Google Cloud Storage also provides an always-free tier consisting of 1GB egress bandwidth from North America to a few other regions and 5GB-months of storage — bandwidth over 1GB will cost around US$0.12/GB. The always-free tier essentially makes your website entirely or nearly free to host and is a terrific option for hosting a static website behind CloudFlare.

Azure

Microsoft Azure also has decent infrastructure-as-code offerings, although they are not as polished as AWS or GCP, and are missing some important configuration options for certain resources. They’re still building out the command-line tooling, so some of it is a bit oddly structured and is missing functionality; as an example, there’s no cache control functionality available on the storage sync command.

The features Azure does offer for hosting a static website are quite good — their blob storage service supports HTTPS out-of-the-box and it does not suffer from the annoyance of requiring the bucket to be the domain. Azure calls buckets “storage containers”, they exist in “storage accounts”, and to host a static website you create a storage container called $web. That container is pointed to by an Azure sub-domain which you can then use to configure a custom domain.
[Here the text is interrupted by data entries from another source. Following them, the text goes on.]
<file path="src/rtl/iter_shifter_if.sv">
// Request/result handshake bundle for the iterative shift coprocessor.
interface iter_shifter_if #(
  parameter int WIDTH = 16,
  parameter int AMTW  = 4
);
  logic             in_valid;
  logic             in_ready;
  logic [WIDTH-1:0] in;
  logic [1:0]       op;
  logic [AMTW-1:0]  amt;
  logic             out_valid;
  logic             out_ready;
  logic [WIDTH-1:0] sout;
  logic             busy;

  modport master (
    output in_valid, in, op, amt, out_ready,
    input  in_ready, out_valid, sout, busy
  );

  modport slave (
    input  in_valid, in, op, amt, out_ready,
    output in_ready, out_valid, sout, busy
  );
endinterface

</file>
<file path="src/rtl/iter_shifter.sv">
// Multi-cycle shifter: applies pass/LSL/LSR/ASR one bit per clock until the
// requested amount is consumed, with valid/ready handshakes on both sides.
module iter_shifter #(
  parameter int WIDTH = 16,
  parameter int AMTW  = 4
) (
  input  logic          clk,
  input  logic          reset_n,
  iter_shifter_if.slave bus
);

  typedef enum logic [1:0] {
    S_IDLE  = 2'd0,
    S_SHIFT = 2'd1,
    S_DONE  = 2'd2
  } state_t;

  localparam logic [AMTW-1:0] CNT_ONE  = {{(AMTW-1){1'b0}}, 1'b1};
  localparam logic [AMTW-1:0] CNT_ZERO = {AMTW{1'b0}};

  state_t           r_state;
  state_t           w_next;
  logic [WIDTH-1:0] r_data;
  logic [AMTW-1:0]  r_cnt;
  logic [1:0]       r_op;
  logic             w_accept;
  logic             w_skip;

  function automatic logic [WIDTH-1:0] onebit(input logic [1:0] f_op,
                                              input logic [WIDTH-1:0] f_d);
    logic [WIDTH-1:0] f_r;
    case (f_op)
      2'b01:   f_r = {f_d[WIDTH-2:0], 1'b0};
      2'b10:   f_r = {1'b0, f_d[WIDTH-1:1]};
      2'b11:   f_r = {f_d[WIDTH-1], f_d[WIDTH-1:1]};
      default: f_r = f_d;
    endcase
    return f_r;
  endfunction

  assign w_accept = (r_state == S_IDLE) && bus.in_valid;
  assign w_skip   = (bus.amt == CNT_ZERO) || (bus.op == 2'b00);

  // State register
  always_ff @(posedge clk or negedge reset_n) begin
    if (!reset_n) begin
      r_state <= S_IDLE;
    end else begin
      r_state <= w_next;
    end
  end

  // Next-state decode; DONE always returns to IDLE so a take and an accept never share an edge
  always_comb begin
    w_next = r_state;
    case (r_state)
      S_IDLE: begin
        if (bus.in_valid) begin
          w_next = w_skip ? S_DONE : S_SHIFT;
        end else begin
          w_next = S_IDLE;
        end
      end
      S_SHIFT: begin
        if (r_cnt == CNT_ONE) begin
          w_next = S_DONE;
        end else begin
          w_next = S_SHIFT;
        end
      end
      S_DONE: begin
        if (bus.out_ready) begin
          w_next = S_IDLE;
        end else begin
          w_next = S_DONE;
        end
      end
      default: w_next = S_IDLE;
    endcase
  end

  // Output decode from state only
  always_comb begin
    bus.in_ready  = 1'b0;
    bus.out_valid = 1'b0;
    bus.busy      = 1'b0;
    bus.sout      = r_data;
    case (r_state)
      S_IDLE:  bus.in_ready  = 1'b1;
      S_SHIFT: bus.busy      = 1'b1;
      S_DONE: begin
        bus.out_valid = 1'b1;
        bus.busy      = 1'b1;
      end
      default: bus.in_ready = 1'b0;
    endcase
  end

  // Operand latch and per-step shift; the count parks at 1 rather than wrapping
  always_ff @(posedge clk or negedge reset_n) begin
    if (!reset_n) begin
      r_data <= {WIDTH{1'b0}};
      r_cnt  <= CNT_ZERO;
      r_op   <= 2'b00;
    end else if (w_accept) begin
      r_data <= bus.in;
      r_cnt  <= bus.amt;
      r_op   <= bus.op;
    end else if (r_state == S_SHIFT) begin
      r_data <= onebit(r_op, r_data);
      if (r_cnt != CNT_ONE) begin
        r_cnt <= r_cnt - CNT_ONE;
      end else begin
        r_cnt <= r_cnt;
      end
    end else begin
      r_data <= r_data;
      r_cnt  <= r_cnt;
      r_op   <= r_op;
    end
  end

endmodule

</file>
<file path="src/flat_wrapper.sv">
// flat-port wrapper written by rule: the top's interface ports become plain ports
module iter_shifter_flat 
#(
  parameter int WIDTH = 16,
  parameter int AMTW  = 4
)
  (clk, reset_n, bus_in_valid, bus_in, bus_op, bus_amt, bus_out_ready, bus_in_ready, bus_out_valid, bus_sout, bus_busy);
  iter_shifter_if #(.WIDTH(WIDTH), .AMTW(AMTW)) bus_i ();
  input  logic clk;
  input  logic reset_n;
  input wire logic [$bits(bus_i.in_valid)-1:0] bus_in_valid;
  input wire logic [$bits(bus_i.in)-1:0] bus_in;
  input wire logic [$bits(bus_i.op)-1:0] bus_op;
  input wire logic [$bits(bus_i.amt)-1:0] bus_amt;
  input wire logic [$bits(bus_i.out_ready)-1:0] bus_out_ready;
  output wire logic [$bits(bus_i.in_ready)-1:0] bus_in_ready;
  output wire logic [$bits(bus_i.out_valid)-1:0] bus_out_valid;
  output wire logic [$bits(bus_i.sout)-1:0] bus_sout;
  output wire logic [$bits(bus_i.busy)-1:0] bus_busy;
  assign bus_i.in_valid = bus_in_valid;
  assign bus_i.in = bus_in;
  assign bus_i.op = bus_op;
  assign bus_i.amt = bus_amt;
  assign bus_i.out_ready = bus_out_ready;
  assign bus_in_ready = bus_i.in_ready;
  assign bus_out_valid = bus_i.out_valid;
  assign bus_sout = bus_i.sout;
  assign bus_busy = bus_i.busy;
  iter_shifter #(.WIDTH(WIDTH), .AMTW(AMTW)) u_core (.clk(clk), .reset_n(reset_n), .bus(bus_i));
endmodule
</file>
<file path="config.mk">
export PLATFORM = sky130hd
export DESIGN_NAME = iter_shifter_flat
export DESIGN_NICKNAME = d
export VERILOG_FILES = /design/src/rtl/iter_shifter_if.sv /design/src/rtl/iter_shifter.sv /design/src/flat_wrapper.sv
export SDC_FILE = /design/constraint.sdc
export NUM_CORES = 1
export LEC_CHECK = 0
export ABC_AREA = 1
export ABC_CLOCK_PERIOD_IN_PS = 1300
export BUFFER_PORTS_ARGS = -buffer_cell sky130_fd_sc_hd__buf_2
export CORE_ASPECT_RATIO = 0.75
export CORE_UTILIZATION = 40
export DETAILED_ROUTE_END_ITERATION = 10
export GPL_ROUTABILITY_DRIVEN = 0
export PLACE_DENSITY = 0.66
export SYNTH_ARGS = -nofsm -noshare
export SYNTH_HDL_FRONTEND = slang
export SYNTH_SLANG_ARGS = --single-unit
</file>
<file path="constraint.sdc">
create_clock -name clk -period 1.3 [get_ports clk]
set_input_delay 0.065 -clock clk [delete_from_list [all_inputs] [get_ports clk]]
set_output_delay 0.065 -clock clk [all_outputs]
set_load 0.03 [all_outputs]
</file>
==> summary.txt <==
DR vias - 1626
Max FO, Critical Path - 10
vias in the first global route - 1478
# fillers - 342
Setup CP Type - flop to flop
Initial DRC Count - 83
DRC - 0
Crit. End Element - flop
Die W - 75.07 um
gr usage total - 20.89%
Top Family by Delay on Critical Path - simple AND/OR/NAND/NOR gates
Routed Wire Length - 4043 um
wire per inst - 11.82 um
crit start category - flop
syn nets - 263
core box area - 3756 um^2
RSZ-0062 raised after global routing - yes
ANT cells - 0
Area Overhead vs Synth - 47.11%
failing checks - negative setup slack
initial antenna violation count - 0
final clock skew - 0.006784 ns
Slowest-stage cell, CP - dfrtp_1
die area - 4264 um^2
CTS tree - done
PwrDens - 2973 nW/um^2
Setup Viol. Count Final - 19
vias per cell - 4.754
DR pass1 iterations - 4
placed cells - 331
worst-skew pair later-pin latency - 0.27 ns
synthesized instance count - 228
critical path, cell by cell - inv_2, ha_4, nand2_8, buf_12, or2_2, nand3_2, nand2_1
Overflow after GRT - 0
Max VDD drop - 1894 uV
Synth warnings - 0
share of post-route cells with drive strength above 1 - 42.07%
Clock Path Buffers - 2
final std cells w/o fill - 342
Max-Cap Viols - 0
HP Class - primary input to flop
Least-Margin Pin Slew - 0.5550 ns
worst path bufs/invs - 2
Slew Limit Fails - 0
Mapped Area - 1602 um^2
Leak Pwr - 1.269 nW
Num CTS Buffers - 3
largest net degree at the start of global routing - 25
fin worst setup slack - -0.1163 ns
first-pass GRT wire length - 6768 um
Starting Density - 42.64%
number of synthesized register bits - 24
status - finished with violations
remaining antenna violation count after routing - 0
row count - 19
I/O Pins - 45
clk root buf - clkbuf_8
Worst Path Required - 1.47 ns
nets - 326
sequential share of the synthesized area - 37.50%
Final Hold Fails - 0
Sink Count - 24
Final Critical Period - 1.416 ns
Largest stage delay, worst path - 0.42 ns
Yosys cell types - 22
Die Ht - 56.80 um
CTS clk-pin slew, worst paths - 0.09 ns
Port Buf Inserts - 44
CP arrival - 1.58 ns
Tcrit/Tclk final - 108.9%
htree depth - 1
most common cell after layout, fill and taps aside - nand2_1
Syn Area/Cell - 7.024 um^2
Fin Setup TNS - -1.433 ns
post-DP HPWL - 2704 um
Max-slew headroom - 63.00%
most frequent cells in the layout - nand2_1, buf_2, dfrtp_1
Peak Freq - 706.1 MHz
report_power, final:
part / switching [W] / leakage (nW) / internal (W)
Clock: 0.000246 / 0.0288 / 0.000271
Sequential: 0.000350 / 0.300 / 0.00112
Combinational: 0.00285 / 0.941 / 0.00216
registers in the layout, summed over array words and instances (netlist names):
register and count:
u_core.r_cnt 4, u_core.bus.sout 16, u_core.r_op 2, u_core.r_state 2
metal layers:
| layer | vias to the layer above | track usage [%] | share of wire [%] |
|---|---|---|---|
| met5 | - | 0 | 0 |
| met4 | 0 | 3.235 | 0.54 |
| met3 | 2 | 4.488 | 4.0 |
| met2 | 42 | 30.50 | 45 |
| met1 | 745 | 31.77 | 50 |
| li1 | 837 | - | - |
**src/rtl/store_buffer.sv**
```systemverilog
// Posted-write store buffer between the CPU load/store stage and the memory data port.
// Ports: clk, reset (async, active-high); cpu_rd_en/cpu_wr_en/cpu_addr/cpu_wr_data in,
//        cpu_rd_data/cpu_stall out; flush in; empty/full out;
//        mem_addr/mem_wr_data/mem_wr_en out, mem_rd_data in.
module store_buffer #(
    parameter int DEPTH = 4,
    parameter int PTR_W = 2
) (
    input  logic        clk,
    input  logic        reset,
    input  logic        cpu_rd_en,
    input  logic        cpu_wr_en,
    input  logic [31:0] cpu_addr,
    input  logic [31:0] cpu_wr_data,
    output logic [31:0] cpu_rd_data,
    output logic        cpu_stall,
    input  logic        flush,
    output logic        empty,
    output logic        full,
    output logic [31:0] mem_addr,
    output logic [31:0] mem_wr_data,
    output logic        mem_wr_en,
    input  logic [31:0] mem_rd_data
);

    logic [29:0]      addr_q [DEPTH];
    logic [31:0]      data_q [DEPTH];
    logic [PTR_W-1:0] head_q, head_d;
    logic [PTR_W-1:0] tail_q, tail_d;
    logic [PTR_W:0]   count_q, count_d;
    logic             drain_sel;
    logic             push;
    logic             pop;

    assign empty = (count_q == '0);
    assign full  = (count_q == (PTR_W+1)'(DEPTH));

    // The buffer owns the memory port unless a load is waiting and
    // nothing forces the drain (full, flush, or a store this cycle).
    assign drain_sel = !empty && (full || flush || !cpu_rd_en || cpu_wr_en);

    assign push = cpu_wr_en && !full;
    assign pop  = drain_sel;

    assign mem_wr_en   = drain_sel;
    assign mem_wr_data = data_q[head_q];
    assign mem_addr    = drain_sel ? {addr_q[head_q], 2'b00}
                                   : {cpu_addr[31:2], 2'b00};

    assign cpu_stall = (cpu_wr_en && full)
                     || (cpu_rd_en && !cpu_wr_en && drain_sel);

    // Walk from oldest to youngest so the last match wins.
    always_comb begin : fwd
        logic [PTR_W-1:0] idx;
        idx         = head_q;
        cpu_rd_data = mem_rd_data;
        for (int i = 0; i < DEPTH; i++) begin
            idx = head_q + PTR_W'(i);
            if (((PTR_W+1)'(i) < count_q) &&
                (addr_q[idx] == cpu_addr[31:2])) begin
                cpu_rd_data = data_q[idx];
            end
        end
    end

    always_comb begin
        head_d  = head_q;
        tail_d  = tail_q;
        count_d = count_q;
        if (pop) begin
            head_d = head_q + 1'b1;
        end
        if (push) begin
            tail_d = tail_q + 1'b1;
        end
        unique case ({push, pop})
            2'b10:   count_d = count_q + 1'b1;
            2'b01:   count_d = count_q - 1'b1;
            default: count_d = count_q;
        endcase
    end

    always_ff @(posedge clk or posedge reset) begin
        if (reset) begin
            head_q  <= '0;
            tail_q  <= '0;
            count_q <= '0;
        end else begin
            head_q  <= head_d;
            tail_q  <= tail_d;
            count_q <= count_d;
        end
    end

    // Entry payload is only meaningful while counted, so it is not reset.
    always_ff @(posedge clk) begin
        if (push) begin
            addr_q[tail_q] <= cpu_addr[31:2];
            data_q[tail_q] <= cpu_wr_data;
        end
    end

endmodule
```
**config.mk**
```make
export PLATFORM = sky130hd
export DESIGN_NAME = store_buffer
export DESIGN_NICKNAME = d
export VERILOG_FILES = /design/src/rtl/store_buffer.sv
export SDC_FILE = /design/constraint.sdc
export NUM_CORES = 1
export LEC_CHECK = 0
export BUFFER_PORTS_ARGS = -buffer_cell sky130_fd_sc_hd__buf_4
export CAP_MARGIN = 15
export CELL_PAD_IN_SITES_DETAIL_PLACEMENT = 1
export CELL_PAD_IN_SITES_GLOBAL_PLACEMENT = 2
export CORE_UTILIZATION = 45
export DETAILED_ROUTE_END_ITERATION = 10
export PLACE_DENSITY = 0.94
export SKIP_CTS_REPAIR_TIMING = 1
export SLEW_MARGIN = 40
export SYNTH_ARGS = -nofsm -noshare
export SYNTH_HDL_FRONTEND = slang
export SYNTH_SLANG_ARGS = --single-unit
```
**constraint.sdc**
```tcl
create_clock -name clk -period 6.49 [get_ports clk]
set_input_delay 1.298 -clock clk [delete_from_list [all_inputs] [get_ports clk]]
set_output_delay 1.298 -clock clk [all_outputs]
set_load 0.005 [all_outputs]
```
Yosys cells after proc, flatten, opt, wreduce, memory -nomap -nowiden:

Memories as Yosys holds them, arrays and structs flattened.
Index checks and enable logic that the tools add are counted.
Widths: inputs -> output; s select.

* add/subtract/negate cells: 6
* magnitude comparators: 4
* equality and inequality tests: 7
* mux-type cells: 8
* reductions and logical operators: 19

Operator list (number)
* $mux 32: 5
* $eq 30x30->1: 4
* $logic_and 1x1->1: 9
* $lt 1x3->1 const A: 2
* $lt 2x3->1 const A: 2
* $pmux 3 s2: 1
* $add 2x1->2 const B: 2
* $add 2x2->2 const B: 2
* $logic_not 1->1: 4
* $logic_or 1x1->1: 4
* $add 3x1->3 const B: 1
* $eq 3x3->1 const B: 1
* $logic_not 3->1: 1
* $sub 3x1->3 const B: 1
* $eq 2x1->1 const B: 1
* $eq 2x2->1 const B: 1
* $mux 1: 2
* $reduce_bool 2->1: 1

* flip-flop bits (word level): 7
* memory bits (writable): 248
* input bits: 101
* word-level logic and storage cells: 49
* memories: 2

Memory list
* data_q: words 4, width 32, read ports 4, clocked after Yosys merged registers in 0, wr ports 1, line 27 `logic [31:0] data_q [DEPTH];`
* addr_q: words 4, width 30, read ports 4, clocked after Yosys merged registers in 0, wr ports 1, line 26 `logic [29:0] addr_q [DEPTH];`

Longest topological paths before layout:

* depth after elaboration: 7
* mapped depth: 16

Least setup slack after synthesis:

Ideal clock, no wire load.

* kind: input to output
* start: input port cpu_addr[13]
* end: output port cpu_rd_data[10]
* arrival: 3720 ps
* required time: 5192 ps
* setup slack: 1472 ps
* cell stages on the path: 12
* path buffers: 4
* cell sequence: clkbuf_1 -> nand2_1 -> a2bb2o_1 -> a311oi_1 -> o2111ai_1 -> or4b_2 -> buf_1 -> or2_1 -> clkbuf_1 -> buf_2 -> a31oi_1 -> a21oi_1

* word-level cells in the longest chain between the ends: 6
* elaborated cells on any way between the ends: 12
* classes of those cells: 4 x eq/ne; 4 x mux; 4 x reduce/logical

Ends and longest elaborated chain
* from (decl): line 13 `input logic [31:0] cpu_addr,`
* $eq 30x30->1: line 61 `(addr_q[idx] == cpu_addr[31:2])) begin`
* $logic_and 1x1->1: line 60 `if (((PTR_W+1)'(i) < count_q) &&`
* $mux 32 (3 in a row): line 60
* $mux 32 (*): line 60
* to (decl): line 15 `output logic [31:0] cpu_rd_data,`

Every way passes the cells marked *; elsewhere a longest branch is shown, timed or not.

Final worst setup path:

* start: register head_q[1]
* end: output port cpu_rd_data[11]

* word-level cells in the longest chain between the ends: 7
* elaborated cells on any way between the ends: 17
* classes of those cells: 3 x add/sub; 4 x eq/ne; 4 x mux; 4 x reduce/logical; 2 x memory

Ends and longest elaborated chain
* from (decl): line 28 `logic [PTR_W-1:0] head_q, head_d;`
* from (signal assigned): line 86 `head_q <= '0;`
* from (signal assigned): line 90 `head_q <= head_d;`
* $add 2x1->2 / $mem_v2 4x30 (equally long branches)
* $mem_v2 4x30 / $eq 30x30->1 (equally long branches)
* $eq 30x30->1 / $logic_and 1x1->1 (equally long branches): line 61, 60
* $logic_and 1x1->1 / $mux 32 (equally long branches): line 60
* $mux 32 (2 in a row): line 60
* $mux 32 (*): line 60

Marks and branches as above.

==> flow_summary_export.csv <==
group,metric,value,unit
power_and_ir_drop,p_per_area,447.8,mW/mm²
finish,area_growth_syn_to_layout,14.72,%
synthesis,synth.cell_area,0.01784,mm²
flow_run,max_cap_violations,0,
worst_setup_path,path_common_cell,"buf_4",
finish,layout-drive-gt1-share,0.3023,
route,ant_nets,0,
placed_design,place_congestion,0.9117,
worst_setup_path,crit_path_start_kind,"flip-flop",
sta,report.final.hold_viol_count,0,
finish,nFillCells,3976,
finish,regArea,0.007630,mm²
sta,fin_worst_skew,10.61,ps
run_status,status,"completed",
sta,drv_slew,0,
worst_setup_path,cp_max_fo,33,
clocking,clk_path_buf_depth,3,
synthesis,synth_cells,1384,
sta,setup_tns,0,ps
synthesis,ys_seq_area_frac,0.4272,
power_and_ir_drop,p_leak,7.088,nW
route,num_vias,13427,
clocking,htreeDepth,1,
finish,final_cell_mix,"edfxtp_1, buf_4, mux2i_1, mux4_2, nand2_1",
placed_design,dp.final_hpwl,37820,µm
worst_setup_path,setup.worst_path.class,"flip-flop to primary output",
floorplan,die_area,0.04045,mm²
clocking,clock_sinks,255,
global_route,top_usage_layer,"met2",
global_route,grt_usage,0.2769,
route,drt_first_pass_iters,5,
finish,final_common_cell,"edfxtp_1",
floorplan,die_height,201.1,µm
synthesis,synth-edff-count,248,
synthesis,ys_ff_latch,255,
worst_setup_path,slowest_delay,760,ps
synthesis,synth_warnings,0,
placed_design,io_buffers,196,
clocking,clkTransAtPathRegs,60,ps
worst_setup_path,cp-end-kind,"primary output",
floorplan,initial_utilization,0.4585,
route,viasPerCell,6.569,
route,wl,56370,µm
synthesis,ys_async_sr_fraction,0.02745,
clocking,numCtsBuffers,27,
floorplan,pin_count,201,
global_route,grt_use_met1,0.3702,
floorplan,design.core.area,0.03892,mm²
synthesis,avgSynthCellArea,12.89,µm²
sta,slew_headroom,0.4481,
synthesis,synth_cell_types,73,
power_and_ir_drop,ir_drop,0.3769,mV
sta,min_period,6231,ps
finish,multiInputGateArea,0.009413,mm²
clocking,clock_latency,560,ps
global_route,antenna_found_initial,1,
floorplan,die_w,201.1,µm
clocking,root_buffer,"clkbuf_16",
worst_setup_path,path_cells,"buf_12 -> buf_12 -> mux4_2 -> xnor2_1 -> nand4_1 -> nor4_2 -> nand4b_1 -> buf_4 -> or2_1 -> buf_4 -> a31oi_1 -> a21oi_1 -> buf_4",
worst_setup_path,critical-path-slowest-cell,"dfrtp_4",
global_route,grt_max_degree,88,
sta,fmax,0.1605,GHz
finish,post-route-util,0.5259,
sta,rsz0062_at_grt,"false",
synthesis,ys.flop_type,"edfxtp_1",
min_path,hold_path.class,"flip-flop to flip-flop",
clocking,cts_tree,"built",
floorplan,row_count,72,
route,wl_per_cell,27.58,µm
global_route,gr-usage-met2,0.4670,
global_route,grt_overflow,0,
power_and_ir_drop,power.total,9.165,mW
sta,worstMarginPinSlew,804.8,ps
route,drc,0,
global_route,grt_pass1_vias,14165,
sta,post-route-period-util,0.9600,
global_route,met3_usage,0.03272,
worst_setup_path,crit_arrival,4930,ps
finish,nets,1614,
worst_setup_path,critPathRequiredTime,5190,ps
sta,setup_viol,0,
route,dr.first_iter.drc_count,1250,
global_route,grt_pass1_wl,86170,µm
-- cells by family (layout without fill, tap and decap cells) --
family	after synthesis	count (layout)	share of synthesized area
AO/OA/AOI/OAI	231	231	0.08892
other	1	3	0.0002102
AND/OR/NAND/NOR	292	292	0.08780
flip-flops	255	255	0.4272
buffers and inverters	159	299	0.04811
multiplexers	334	334	0.2909
adder cells (fa/ha/maj)	9	9	0.006311
XOR/XNOR	103	103	0.05056
-- registers in the layout, summed over array words and instances, names as in the netlist --
register  flops
addr_q      120
count_q       3
data_q      128
head_q        2
tail_q        2
-- report_power, final --
| group | switching, mW | internal [mW] | total (mW) |
|---|---|---|---|
| Combinational | 2.68 | 2.41 | 5.09 |
| Clock | 0.657 | 0.938 | 1.59 |
| Sequential | 0.292 | 2.19 | 2.49 |
| Total | 3.63 | 5.54 | 9.17 |
-- through the flow --
| stage | area (µm²) | hold WS (ps) | cells | worst slack, ps |
|---|---|---|---|---|
| 4_1_cts | 20460 | 587.1 | 2043 | 330.1 |
| 6_report | 20470 | 586.3 | 2044 | 259.5 |
| 5_1_grt | 20470 | 655.8 | 2044 | 74.54 |
| 3_5_place_dp | 19560 | 575.1 | 1993 | 842.1 |
| 2_1_floorplan | 17850 | 514.4 | 1385 | 1472 |
| 3_3_place_gp | 19540 | 554.8 | 1992 | 880.2 |
-- layout make-up --
class                   count  share of cell area
flip-flops and latches    255              0.3728
clock buffers              34             0.03478
multi-input cells         971              0.4599
repair buffers            233             0.08858
inverters                  16            0.002934
diodes                      1           0.0001223
well taps                 518             0.03166
clock inverters            16            0.009291
-- synth_stat cells (all sizes together), types with 10 or more instances --
master | n | share of area
edfxtp | 248 | 0.42
buf | 76 | 0.031
o22ai | 16 | 0.0056
mux2 | 17 | 0.011
a21oi | 46 | 0.013
mux4 | 145 | 0.18
a22oi | 10 | 0.0042
nor2 | 34 | 0.0072
inv | 16 | 0.0034
or3 | 32 | 0.011
xor2 | 19 | 0.0093
clkbuf | 67 | 0.014
nand2 | 89 | 0.019
nor3b | 32 | 0.013
o2111ai | 38 | 0.019
mux2i | 172 | 0.097
o21ai | 34 | 0.0095
nor3 | 45 | 0.013
xnor2 | 84 | 0.041
nand4 | 12 | 0.0042
a31oi | 33 | 0.012
-- per-layer routing --
metal | vias up | routed length, µm
met3 | 89 | 3714
met5 | - | 0
met1 | 6945 | 22930
met2 | 596 | 28070
li1 | 5797 | -
met4 | 0 | 1654
-- path summary, 6_finish.rpt --
check | endpoint | start | slack (ps) | depth (start not counted)
max | cpu_rd_data[11] | head_q[1] | 260 | 13
min | count_q[1] | count_q[1] | 590 | 2
max reg2reg | addr_q[3][17] | count_q[0] | 3370 | 6
min reg2reg | count_q[1] | count_q[1] | 590 | 2
max in group asynchronous | head_q[0] | reset | 5510 | 2
min in group asynchronous | tail_q[0] | reset | 700 | 2
-- critical path, delay by kind of cell, from the launching register on --
kind / cells / cell delay [ps]
AND/OR/NAND/NOR: 4 / 1070
buffers and inverters: 5 / 1330
AO/OA/AOI/OAI: 2 / 430
multiplexers: 1 / 530
flip-flops: 1 / 760
XOR/XNOR: 1 / 210
Note: power is estimated with default switching activity, not from simulation.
Storage accounts also have built in support for firewall rules, so each storage account can have uniquely customized external access. One minor downside is that the firewall rules only support IPv4 addresses and CIDR representations, so if you want to use IPv6 you are out of luck.

Remaining Problems

None of these providers solve every problem I have without cross-selling me their CDN products. For example, there is no way for me to set Content-Security-Policy headers on any of these static website offerings, but that is less critical since I am only serving basic web pages.

I’ve also actively avoided discussing corporations like Linode or Digital Ocean — my browser-based security concerns would disappear by setting up my own VM on those services through running nginx and Let’s Encrypt, but then I would need to manage a server and pay US$5/month. It would be reasonable to pay that cost for the 1TB/month egress bandwidth that Linode or Digital Ocean provide on their cheapest VMs because the large cloud providers have expensive bandwidth pricing, but I am nowhere near needing that kind of scale.

Hosting Solved

I’ve worked with AWS and GCP, so I chose Azure to learn a bit about that cloud platform; it meets enough of my security criteria that I can feel confident in it. My current solution solves my requirements, costs me $0/month, and requires no active maintenance:

That’s a pretty good deal — I think it would be hard to find a better one offered by any corporation. One day I may get tired of the Azure command-line making me do janky things and on that day I will probably migrate to GCP.